[The problem]
Show each line of the records below where the word "reads" occurs.

[Input data]
### src/hw/ramio_consts.svh
//--------------------------------------------------------------------
// address map, RAM depth and UART bit timing for the ramio bridge
// include after `default_nettype in any file that needs a constant
//--------------------------------------------------------------------
`ifndef RAMIO_CONSTS_SVH
`define RAMIO_CONSTS_SVH

// I/O window at the very top of the address space
// four LEDs in the low nibble, 0 lights a LED
`define RAMIO_ADDR_LED 32'hffff_fffc
// reads the byte being sent, all ones when idle
`define RAMIO_ADDR_UART_OUT 32'hffff_fff8
// reads the last received byte, all ones when empty
`define RAMIO_ADDR_UART_IN 32'hffff_fff4

// word index width of the on-chip RAM, 256 words
`define RAMIO_RAM_ADDR_BITS 8

// clock cycles per UART bit
// kept small so a frame is only 80 cycles in simulation
`define RAMIO_CLKS_PER_BIT 8

`endif
### src/hw/uart_rx.sv
//--------------------------------------------------------------------
// 8N1 serial receiver
// with go high it waits for a start bit, then holds data_ready
// with the byte until go drops
//--------------------------------------------------------------------
`default_nettype none

`include "ramio_consts.svh"

module uart_rx (
  input  wire       clk,
  input  wire       rst_n,
  input  wire       go,
  input  wire       rx,
  output logic [7:0] data,
  output logic      data_ready
);

  localparam int unsigned CNT_W = $clog2(`RAMIO_CLKS_PER_BIT);
  localparam logic [CNT_W-1:0] LAST = CNT_W'(`RAMIO_CLKS_PER_BIT - 1);
  // middle of the start bit
  localparam logic [CNT_W-1:0] HALF = CNT_W'(`RAMIO_CLKS_PER_BIT / 2 - 1);

  typedef enum logic [2:0] {
    st_idle,
    st_start,
    st_data,
    st_stop,
    st_done
  } state_e;

  state_e           state;
  logic [CNT_W-1:0] cnt;
  logic [2:0]       bit_idx;
  // two-flop synchronizer on the line
  logic             rx_meta;
  logic             rx_sync;

  always_ff @(posedge clk) begin
    if (!rst_n) begin
      rx_meta <= 1'b1;
      rx_sync <= 1'b1;
    end else begin
      rx_meta <= rx;
      rx_sync <= rx_meta;
    end
  end

  always_ff @(posedge clk) begin
    if (!rst_n) begin
      state      <= st_idle;
      cnt        <= '0;
      bit_idx    <= '0;
      data_ready <= 1'b0;
    end else begin
      cnt <= cnt + 1'b1;
      case (state)
        st_idle: begin
          cnt <= '0;
          if (go && !rx_sync) begin
            state <= st_start;
          end
        end
        st_start: begin
          // recheck at mid bit, a short glitch is no start
          if (cnt == HALF) begin
            cnt     <= '0;
            bit_idx <= '0;
            state   <= rx_sync ? st_idle : st_data;
          end
        end
        st_data: begin
          // full period from mid start lands on mid data bit
          if (cnt == LAST) begin
            cnt     <= '0;
            bit_idx <= bit_idx + 1'b1;
            if (bit_idx == 3'd7) begin
              state <= st_stop;
            end
          end
        end
        st_stop: begin
          // mid stop bit, byte complete
          if (cnt == LAST) begin
            state      <= st_done;
            data_ready <= 1'b1;
          end
        end
        st_done: begin
          cnt <= '0;
          if (!go) begin
            state      <= st_idle;
            data_ready <= 1'b0;
          end
        end
        default: state <= st_idle;
      endcase
    end
  end

  // lsb arrives first, shift in from the top
  always_ff @(posedge clk) begin
    if (state == st_data && cnt == LAST) begin
      data <= {rx_sync, data[7:1]};
    end
  end

endmodule

`default_nettype wire
### src/verilog/lpif_cfg.svh
// Link widths, PHY channel layout and strobe period macros
`ifndef LPIF_CFG_SVH
`define LPIF_CFG_SVH

//////////////////////////////////////////////////////////////////////
// User side

`define LPIF_DATA_W      64
`define LPIF_CRC_W       8
`define LPIF_WORD_W      88

//////////////////////////////////////////////////////////////////////
// PHY side

`define LPIF_CHAN_N      4
`define LPIF_PHY_W       24
// Payload bits per channel
`define LPIF_LANE_W      22
// In-band bits, channel 0 only
`define LPIF_STB_BIT     23
`define LPIF_MRK_BIT     22

// Strobe repeats every this many words
`define LPIF_STB_PERIOD  8
`define LPIF_CNT_W       32

`endif

### src/verilog/lpif_pkg.sv
// Link word union and user field struct
`include "lpif_cfg.svh"

`default_nettype none

package lpif_pkg;

  //////////////////////////////////////////////////////////////////////
  // User fields, msb first

  typedef struct packed {
    // Fill up to the link word width
    logic [`LPIF_WORD_W-`LPIF_DATA_W-`LPIF_CRC_W-10:0] pad;
    logic [3:0]                                      state;
    logic [1:0]                                      protid;
    logic [`LPIF_DATA_W-1:0]                         data;
    logic                                            dvalid;
    logic [`LPIF_CRC_W-1:0]                          crc;
    logic                                            crc_valid;
    logic                                            valid;
  } lpif_fields_t;

  //////////////////////////////////////////////////////////////////////
  // One link word, seen as lanes or as fields

  typedef union packed {
    // Sliced into PHY lanes
    logic [`LPIF_WORD_W-1:0] raw;
    // Read and written by the user mapping
    lpif_fields_t            fields;
  } lpif_word_u;

endpackage

`default_nettype wire

### src/verilog/lpif_auto_sync.sv
// Online delay counters and in-band strobe/marker generation
`timescale 1ns/100ps
`include "lpif_cfg.svh"

`default_nettype none

module lpif_auto_sync (
  input  logic       clk_wr,
  input  logic       rst,
  input  logic       tx_online,
  input  logic       rx_online,
  input  logic [7:0] delay_x_value,
  input  logic [7:0] delay_xz_value,
  output logic       tx_online_delay,
  output logic       rx_online_delay,
  output logic       tx_stb_bit,
  output logic       tx_mrk_bit
);

  localparam int STB_CNT_W = $clog2(`LPIF_STB_PERIOD);

  // Index 0 is the tx side, index 1 the rx side
  logic       online_in  [2];
  logic [7:0] delay_val  [2];
  logic       online_q   [2];
  logic       online_nxt [2];
  logic [8:0] hold_cnt   [2];

  logic [STB_CNT_W-1:0] word_cnt;

  assign online_in[0] = tx_online;
  assign online_in[1] = rx_online;
  assign delay_val[0] = delay_xz_value;
  assign delay_val[1] = delay_x_value;

  //////////////////////////////////////////////////////////////////////
  // Online hold-off

  for (genvar i = 0; i < 2; i++) begin : g_hold
    // Level comes up once the hold count has run down to zero
    assign online_nxt[i] = online_in[i] & (online_q[i] | (hold_cnt[i] == 9'd0));

    always_ff @(posedge clk_wr) begin
      if (rst) begin
        online_q[i] <= 1'b0;
        hold_cnt[i] <= 9'd0;
      end else begin
        online_q[i] <= online_nxt[i];
        // Reloaded while offline, so every return waits the full delay
        if (!online_in[i]) begin
          hold_cnt[i] <= {1'b0, delay_val[i]} + 9'd1;
        end else if (hold_cnt[i] != 9'd0) begin
          hold_cnt[i] <= hold_cnt[i] - 9'd1;
        end
      end
    end
  end

  assign tx_online_delay = online_q[0];
  assign rx_online_delay = online_q[1];

  //////////////////////////////////////////////////////////////////////
  // Strobe and marker

  // Bits line up with the word on the wire in the same cycle
  always_ff @(posedge clk_wr) begin
    if (rst) begin
      word_cnt   <= '0;
      tx_stb_bit <= 1'b0;
      tx_mrk_bit <= 1'b0;
    end else if (!online_nxt[0]) begin
      word_cnt   <= '0;
      tx_stb_bit <= 1'b0;
      tx_mrk_bit <= 1'b0;
    end else if (!online_q[0]) begin
      // First online word
      word_cnt   <= '0;
      tx_stb_bit <= 1'b1;
      tx_mrk_bit <= 1'b1;
    end else begin
      tx_mrk_bit <= ~tx_mrk_bit;
      if (word_cnt == STB_CNT_W'(`LPIF_STB_PERIOD - 1)) begin
        word_cnt   <= '0;
        tx_stb_bit <= 1'b1;
      end else begin
        word_cnt   <= word_cnt + 1'b1;
        tx_stb_bit <= 1'b0;
      end
    end
  end

endmodule

`default_nettype wire

### src/verilog/lpif_name.sv
// User field mapping into and out of the link word
`timescale 1ns/100ps
`include "lpif_cfg.svh"

`default_nettype none

module lpif_name import lpif_pkg::*; (
  // Downstream fields
  input  logic [3:0]              dstrm_state,
  input  logic [1:0]              dstrm_protid,
  input  logic [`LPIF_DATA_W-1:0] dstrm_data,
  input  logic                    dstrm_dvalid,
  input  logic [`LPIF_CRC_W-1:0]  dstrm_crc,
  input  logic                    dstrm_crc_valid,
  input  logic                    dstrm_valid,

  // Received link word
  input  lpif_word_u              rx_word,

  // Link word to send
  output lpif_word_u              tx_word,

  // Upstream fields
  output logic [3:0]              ustrm_state,
  output logic [1:0]              ustrm_protid,
  output logic [`LPIF_DATA_W-1:0] ustrm_data,
  output logic                    ustrm_dvalid,
  output logic [`LPIF_CRC_W-1:0]  ustrm_crc,
  output logic                    ustrm_crc_valid,
  output logic                    ustrm_valid_raw
);

  //////////////////////////////////////////////////////////////////////
  // Downstream packing

  always_comb begin
    tx_word.fields.pad       = '0;
    tx_word.fields.state     = dstrm_state;
    tx_word.fields.protid    = dstrm_protid;
    tx_word.fields.data      = dstrm_data;
    tx_word.fields.dvalid    = dstrm_dvalid;
    tx_word.fields.crc       = dstrm_crc;
    tx_word.fields.crc_valid = dstrm_crc_valid;
    tx_word.fields.valid     = dstrm_valid;
  end

  //////////////////////////////////////////////////////////////////////
  // Upstream unpacking

  // Pad is dropped on the way back
  assign ustrm_state     = rx_word.fields.state;
  assign ustrm_protid    = rx_word.fields.protid;
  assign ustrm_data      = rx_word.fields.data;
  assign ustrm_dvalid    = rx_word.fields.dvalid;
  assign ustrm_crc       = rx_word.fields.crc;
  assign ustrm_crc_valid = rx_word.fields.crc_valid;
  // Gated by rx online level in the destripe block
  assign ustrm_valid_raw = rx_word.fields.valid;

endmodule

`default_nettype wire

### src/verilog/lpif_tx_stripe.sv
// Transmit striping of the link word over the PHY channels
`timescale 1ns/100ps
`include "lpif_cfg.svh"

`default_nettype none

module lpif_tx_stripe import lpif_pkg::*; (
  input  logic                   clk_wr,
  input  logic                   rst,
  input  lpif_word_u             tx_word,
  input  logic                   tx_online_delay,
  input  logic                   tx_stb_bit,
  input  logic                   tx_mrk_bit,
  output logic [`LPIF_PHY_W-1:0] tx_phy0,
  output logic [`LPIF_PHY_W-1:0] tx_phy1,
  output logic [`LPIF_PHY_W-1:0] tx_phy2,
  output logic [`LPIF_PHY_W-1:0] tx_phy3,
  output logic [`LPIF_CNT_W-1:0] tx_downstream_debug_status
);

  localparam int CTRL_W = `LPIF_PHY_W - `LPIF_LANE_W;

  logic [`LPIF_LANE_W-1:0] lane_q [`LPIF_CHAN_N];
  logic [`LPIF_PHY_W-1:0]  phy_d  [`LPIF_CHAN_N];

  //////////////////////////////////////////////////////////////////////
  // Lane registers

  // Lane k goes to channel k
  always_ff @(posedge clk_wr) begin
    for (int k = 0; k < `LPIF_CHAN_N; k++) begin
      lane_q[k] <= tx_word.raw[k*`LPIF_LANE_W +: `LPIF_LANE_W];
    end
  end

  // Strobe and marker ride on channel 0 only
  for (genvar k = 0; k < `LPIF_CHAN_N; k++) begin : g_chan
    if (k == 0) begin : g_ctrl
      assign phy_d[k] = {tx_stb_bit, tx_mrk_bit, lane_q[k]};
    end else begin : g_data
      assign phy_d[k] = {{CTRL_W{1'b0}}, lane_q[k]};
    end
  end

  //////////////////////////////////////////////////////////////////////
  // PHY outputs

  // Quiet wire until the link is online
  assign tx_phy0 = tx_online_delay ? phy_d[0] : '0;
  assign tx_phy1 = tx_online_delay ? phy_d[1] : '0;
  assign tx_phy2 = tx_online_delay ? phy_d[2] : '0;
  assign tx_phy3 = tx_online_delay ? phy_d[3] : '0;

  // Words sent
  always_ff @(posedge clk_wr) begin
    if (rst) begin
      tx_downstream_debug_status <= '0;
    end else if (tx_online_delay) begin
      tx_downstream_debug_status <= tx_downstream_debug_status + 1'b1;
    end
  end

endmodule

`default_nettype wire

### src/verilog/lpif_rx_destripe.sv
// Receive destriping, valid gating and marker alternation check
`timescale 1ns/100ps
`include "lpif_cfg.svh"

`default_nettype none

module lpif_rx_destripe import lpif_pkg::*; (
  input  logic                   clk_wr,
  input  logic                   rst,
  input  logic [`LPIF_PHY_W-1:0] rx_phy0,
  input  logic [`LPIF_PHY_W-1:0] rx_phy1,
  input  logic [`LPIF_PHY_W-1:0] rx_phy2,
  input  logic [`LPIF_PHY_W-1:0] rx_phy3,
  input  logic                   rx_online_delay,
  input  logic                   ustrm_valid_raw,
  output lpif_word_u             rx_word,
  output logic                   ustrm_valid,
  output logic [`LPIF_CNT_W-1:0] rx_upstream_debug_status
);

  logic [`LPIF_PHY_W-1:0] phy_in [`LPIF_CHAN_N];
  logic                   rx_mrk;
  logic                   mrk_synced;
  logic                   mrk_expect;

  assign phy_in[0] = rx_phy0;
  assign phy_in[1] = rx_phy1;
  assign phy_in[2] = rx_phy2;
  assign phy_in[3] = rx_phy3;

  //////////////////////////////////////////////////////////////////////
  // Word rebuild

  // Payload only, control bits stay behind
  always_ff @(posedge clk_wr) begin
    for (int k = 0; k < `LPIF_CHAN_N; k++) begin
      rx_word.raw[k*`LPIF_LANE_W +: `LPIF_LANE_W] <= phy_in[k][`LPIF_LANE_W-1:0];
    end
  end

  // Other fields pass through, valid does not
  assign ustrm_valid = rx_online_delay & ustrm_valid_raw;

  //////////////////////////////////////////////////////////////////////
  // Marker check

  assign rx_mrk = rx_phy0[`LPIF_MRK_BIT];

  always_ff @(posedge clk_wr) begin
    if (rst) begin
      mrk_synced               <= 1'b0;
      mrk_expect               <= 1'b0;
      rx_upstream_debug_status <= '0;
    end else if (!rx_online_delay) begin
      // Lost sync, error count is kept
      mrk_synced <= 1'b0;
      mrk_expect <= 1'b0;
    end else if (!mrk_synced) begin
      // Lock on first marker seen high
      if (rx_mrk) begin
        mrk_synced <= 1'b1;
        mrk_expect <= 1'b0;
      end
    end else begin
      // Sequence runs on after a miss
      mrk_expect <= ~mrk_expect;
      if (rx_mrk != mrk_expect) begin
        rx_upstream_debug_status <= rx_upstream_debug_status + 1'b1;
      end
    end
  end

endmodule

`default_nettype wire

### src/verilog/lpif_top.sv
// Link endpoint top level
`timescale 1ns/100ps
`include "lpif_cfg.svh"

`default_nettype none

module lpif_top import lpif_pkg::*; (
  input  logic                    clk_wr,
  input  logic                    rst,
  input  logic                    tx_online,
  input  logic                    rx_online,

  // PHY
  output logic [`LPIF_PHY_W-1:0]  tx_phy0,
  output logic [`LPIF_PHY_W-1:0]  tx_phy1,
  output logic [`LPIF_PHY_W-1:0]  tx_phy2,
  output logic [`LPIF_PHY_W-1:0]  tx_phy3,
  input  logic [`LPIF_PHY_W-1:0]  rx_phy0,
  input  logic [`LPIF_PHY_W-1:0]  rx_phy1,
  input  logic [`LPIF_PHY_W-1:0]  rx_phy2,
  input  logic [`LPIF_PHY_W-1:0]  rx_phy3,

  // Downstream
  input  logic [3:0]              dstrm_state,
  input  logic [1:0]              dstrm_protid,
  input  logic [`LPIF_DATA_W-1:0] dstrm_data,
  input  logic                    dstrm_dvalid,
  input  logic [`LPIF_CRC_W-1:0]  dstrm_crc,
  input  logic                    dstrm_crc_valid,
  input  logic                    dstrm_valid,

  // Upstream
  output logic [3:0]              ustrm_state,
  output logic [1:0]              ustrm_protid,
  output logic [`LPIF_DATA_W-1:0] ustrm_data,
  output logic                    ustrm_dvalid,
  output logic [`LPIF_CRC_W-1:0]  ustrm_crc,
  output logic                    ustrm_crc_valid,
  output logic                    ustrm_valid,

  // Debug counters
  output logic [`LPIF_CNT_W-1:0]  tx_downstream_debug_status,
  output logic [`LPIF_CNT_W-1:0]  rx_upstream_debug_status,

  // Online hold-off in cycles
  input  logic [7:0]              delay_x_value,
  input  logic [7:0]              delay_xz_value
);

  //////////////////////////////////////////////////////////////////////
  // Interconnect

  logic       tx_online_delay;
  logic       rx_online_delay;
  logic       tx_stb_bit;
  logic       tx_mrk_bit;
  lpif_word_u tx_word;
  lpif_word_u rx_word;
  logic       ustrm_valid_raw;

  //////////////////////////////////////////////////////////////////////
  // Instances

  lpif_auto_sync lpif_auto_sync_i (
    .clk_wr          (clk_wr),
    .rst             (rst),
    .tx_online       (tx_online),
    .rx_online       (rx_online),
    .delay_x_value   (delay_x_value),
    .delay_xz_value  (delay_xz_value),
    .tx_online_delay (tx_online_delay),
    .rx_online_delay (rx_online_delay),
    .tx_stb_bit      (tx_stb_bit),
    .tx_mrk_bit      (tx_mrk_bit)
  );

  lpif_name lpif_name_i (
    .dstrm_state     (dstrm_state),
    .dstrm_protid    (dstrm_protid),
    .dstrm_data      (dstrm_data),
    .dstrm_dvalid    (dstrm_dvalid),
    .dstrm_crc       (dstrm_crc),
    .dstrm_crc_valid (dstrm_crc_valid),
    .dstrm_valid     (dstrm_valid),
    .rx_word         (rx_word),
    .tx_word         (tx_word),
    .ustrm_state     (ustrm_state),
    .ustrm_protid    (ustrm_protid),
    .ustrm_data      (ustrm_data),
    .ustrm_dvalid    (ustrm_dvalid),
    .ustrm_crc       (ustrm_crc),
    .ustrm_crc_valid (ustrm_crc_valid),
    .ustrm_valid_raw (ustrm_valid_raw)
  );

  lpif_tx_stripe lpif_tx_stripe_i (
    .clk_wr                     (clk_wr),
    .rst                        (rst),
    .tx_word                    (tx_word),
    .tx_online_delay            (tx_online_delay),
    .tx_stb_bit                 (tx_stb_bit),
    .tx_mrk_bit                 (tx_mrk_bit),
    .tx_phy0                    (tx_phy0),
    .tx_phy1                    (tx_phy1),
    .tx_phy2                    (tx_phy2),
    .tx_phy3                    (tx_phy3),
    .tx_downstream_debug_status (tx_downstream_debug_status)
  );

  lpif_rx_destripe lpif_rx_destripe_i (
    .clk_wr                   (clk_wr),
    .rst                      (rst),
    .rx_phy0                  (rx_phy0),
    .rx_phy1                  (rx_phy1),
    .rx_phy2                  (rx_phy2),
    .rx_phy3                  (rx_phy3),
    .rx_online_delay          (rx_online_delay),
    .ustrm_valid_raw          (ustrm_valid_raw),
    .rx_word                  (rx_word),
    .ustrm_valid              (ustrm_valid),
    .rx_upstream_debug_status (rx_upstream_debug_status)
  );

endmodule

`default_nettype wire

[Exercise output]
// reads the byte being sent, all ones when idle
// reads the last received byte, all ones when empty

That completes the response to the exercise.